# HurdleDMR

HurdleDMR.jl is a Julia implementation of the Hurdle Distributed Multinomial Regression (HDMR), as described in:

[Bryan Kelly, Asaf Manela & Alan Moreira (2021)](https://doi.org/10.1080/07350015.2021.1947843) Text Selection, Journal of Business & Economic Statistics [(ungated preprint)](https://papers.ssrn.com/sol3/papers.cfm?abstract_id=3491942).

It includes a Julia implementation of the Distributed Multinomial Regression (DMR) model of [Taddy (2015)](https://arxiv.org/abs/1311.6139).

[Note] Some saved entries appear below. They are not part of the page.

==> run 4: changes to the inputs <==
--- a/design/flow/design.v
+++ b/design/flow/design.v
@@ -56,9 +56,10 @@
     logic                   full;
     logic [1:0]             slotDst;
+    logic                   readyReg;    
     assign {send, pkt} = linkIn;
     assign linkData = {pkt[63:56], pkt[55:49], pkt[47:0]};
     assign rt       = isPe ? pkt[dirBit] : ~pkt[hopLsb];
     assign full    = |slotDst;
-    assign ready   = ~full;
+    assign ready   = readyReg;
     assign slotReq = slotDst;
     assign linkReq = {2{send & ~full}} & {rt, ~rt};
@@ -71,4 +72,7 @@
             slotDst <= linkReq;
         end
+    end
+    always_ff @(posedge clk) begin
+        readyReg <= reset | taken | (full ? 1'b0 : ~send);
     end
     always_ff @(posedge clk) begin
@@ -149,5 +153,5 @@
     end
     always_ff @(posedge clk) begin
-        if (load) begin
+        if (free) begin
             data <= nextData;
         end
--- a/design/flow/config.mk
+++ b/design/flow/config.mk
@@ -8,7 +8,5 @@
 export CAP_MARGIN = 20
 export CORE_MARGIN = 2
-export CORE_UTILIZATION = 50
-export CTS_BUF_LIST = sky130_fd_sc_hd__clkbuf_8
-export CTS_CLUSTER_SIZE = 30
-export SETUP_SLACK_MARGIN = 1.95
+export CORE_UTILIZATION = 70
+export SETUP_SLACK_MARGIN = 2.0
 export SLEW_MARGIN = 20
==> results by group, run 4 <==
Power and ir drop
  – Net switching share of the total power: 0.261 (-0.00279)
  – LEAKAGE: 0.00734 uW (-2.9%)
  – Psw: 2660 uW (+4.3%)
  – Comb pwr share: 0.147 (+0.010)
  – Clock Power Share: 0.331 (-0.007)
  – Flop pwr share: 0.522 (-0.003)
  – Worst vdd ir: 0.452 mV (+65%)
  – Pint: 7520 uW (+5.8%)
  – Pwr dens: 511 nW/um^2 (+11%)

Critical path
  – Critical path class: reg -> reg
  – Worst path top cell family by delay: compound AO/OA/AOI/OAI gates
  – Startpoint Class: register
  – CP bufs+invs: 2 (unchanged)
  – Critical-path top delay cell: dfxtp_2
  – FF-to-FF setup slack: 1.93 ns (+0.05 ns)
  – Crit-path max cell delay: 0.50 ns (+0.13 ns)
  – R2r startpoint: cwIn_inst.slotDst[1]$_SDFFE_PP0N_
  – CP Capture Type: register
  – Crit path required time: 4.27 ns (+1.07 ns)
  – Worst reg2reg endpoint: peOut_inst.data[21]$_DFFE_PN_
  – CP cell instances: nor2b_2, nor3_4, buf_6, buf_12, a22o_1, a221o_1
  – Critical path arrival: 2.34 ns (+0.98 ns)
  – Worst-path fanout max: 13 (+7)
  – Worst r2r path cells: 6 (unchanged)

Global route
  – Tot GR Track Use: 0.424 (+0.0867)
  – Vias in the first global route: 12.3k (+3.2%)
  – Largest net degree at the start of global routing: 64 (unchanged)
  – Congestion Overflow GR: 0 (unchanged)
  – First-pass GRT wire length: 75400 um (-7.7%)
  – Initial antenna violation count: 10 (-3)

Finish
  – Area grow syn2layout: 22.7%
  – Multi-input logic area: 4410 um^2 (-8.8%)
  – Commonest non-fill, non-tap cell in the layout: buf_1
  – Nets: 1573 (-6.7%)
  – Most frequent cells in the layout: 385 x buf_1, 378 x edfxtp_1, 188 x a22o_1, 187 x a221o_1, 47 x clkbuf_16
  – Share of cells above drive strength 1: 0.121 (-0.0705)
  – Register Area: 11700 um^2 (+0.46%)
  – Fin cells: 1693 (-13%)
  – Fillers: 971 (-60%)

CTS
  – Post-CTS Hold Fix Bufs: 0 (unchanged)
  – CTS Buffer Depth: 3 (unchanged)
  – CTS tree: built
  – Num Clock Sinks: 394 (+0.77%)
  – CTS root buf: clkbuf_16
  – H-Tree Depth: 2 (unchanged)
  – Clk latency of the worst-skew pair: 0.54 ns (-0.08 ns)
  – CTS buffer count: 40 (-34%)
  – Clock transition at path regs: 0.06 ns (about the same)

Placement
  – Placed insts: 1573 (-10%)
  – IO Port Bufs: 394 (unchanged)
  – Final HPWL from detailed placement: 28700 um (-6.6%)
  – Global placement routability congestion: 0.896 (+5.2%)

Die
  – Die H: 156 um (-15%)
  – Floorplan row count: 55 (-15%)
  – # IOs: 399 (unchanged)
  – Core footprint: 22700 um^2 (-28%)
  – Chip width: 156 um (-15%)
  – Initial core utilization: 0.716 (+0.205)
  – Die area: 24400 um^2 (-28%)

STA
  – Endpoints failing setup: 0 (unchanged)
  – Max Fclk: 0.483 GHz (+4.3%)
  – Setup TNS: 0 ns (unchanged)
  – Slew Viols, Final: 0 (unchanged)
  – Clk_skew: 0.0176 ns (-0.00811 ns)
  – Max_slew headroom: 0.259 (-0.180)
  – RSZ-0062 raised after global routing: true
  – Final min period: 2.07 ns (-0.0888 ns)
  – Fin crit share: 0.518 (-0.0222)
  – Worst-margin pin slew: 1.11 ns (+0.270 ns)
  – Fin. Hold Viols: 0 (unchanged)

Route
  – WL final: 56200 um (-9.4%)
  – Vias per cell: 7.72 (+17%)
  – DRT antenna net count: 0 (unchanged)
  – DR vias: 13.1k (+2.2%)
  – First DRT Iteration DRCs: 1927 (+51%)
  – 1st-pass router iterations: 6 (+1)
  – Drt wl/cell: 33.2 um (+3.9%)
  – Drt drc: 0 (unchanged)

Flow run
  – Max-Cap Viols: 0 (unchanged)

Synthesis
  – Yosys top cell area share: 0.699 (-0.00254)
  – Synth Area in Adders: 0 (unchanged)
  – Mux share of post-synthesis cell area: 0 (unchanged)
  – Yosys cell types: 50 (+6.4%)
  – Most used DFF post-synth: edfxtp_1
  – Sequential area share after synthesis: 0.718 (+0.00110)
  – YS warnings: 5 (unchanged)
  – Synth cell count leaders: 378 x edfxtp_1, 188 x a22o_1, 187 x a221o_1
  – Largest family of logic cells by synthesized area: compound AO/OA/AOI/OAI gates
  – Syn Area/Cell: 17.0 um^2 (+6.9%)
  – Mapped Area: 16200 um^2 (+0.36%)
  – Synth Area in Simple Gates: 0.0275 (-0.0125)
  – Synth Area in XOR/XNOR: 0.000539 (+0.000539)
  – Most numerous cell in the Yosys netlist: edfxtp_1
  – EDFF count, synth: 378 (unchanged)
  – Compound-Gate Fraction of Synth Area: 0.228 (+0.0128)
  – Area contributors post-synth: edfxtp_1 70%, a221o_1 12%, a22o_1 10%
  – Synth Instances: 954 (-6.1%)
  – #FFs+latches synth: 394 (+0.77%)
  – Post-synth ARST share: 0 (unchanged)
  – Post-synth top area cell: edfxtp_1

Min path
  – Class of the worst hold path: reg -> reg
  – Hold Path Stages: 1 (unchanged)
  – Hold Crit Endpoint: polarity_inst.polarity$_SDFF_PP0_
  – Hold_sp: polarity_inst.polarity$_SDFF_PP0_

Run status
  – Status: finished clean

This tutorial explains how to use this package.

## Setup

### Install Julia

First, install Julia itself. The easiest way to do that is to get the latest stable release from the official [download page](https://julialang.org/downloads/). An alternative is to install [JuliaPro](https://juliacomputing.com/products/juliapro/).

Once installed, open julia, press `]` to activate package manager and add the following packages:
```
pkg> add HurdleDMR
```

To run this tutorial which is in a jupyter notebook, you may need to add the [IJulia package](https://github.com/JuliaLang/IJulia.jl) too.

Here, this first cell installs all the packages used by this notebook in a temporary environment to avoid interference from previously installed packages:

In [1]:
import Pkg
mytmpenv = mktempdir()
Pkg.activate(mytmpenv)

Pkg.add(["HurdleDMR",
        "Lasso", 
        "CSV", 
        "DataDeps", 
        "DataFrames", 
        "FamaFrenchData", 
        "TextAnalysis", 
        "SparseArrays"])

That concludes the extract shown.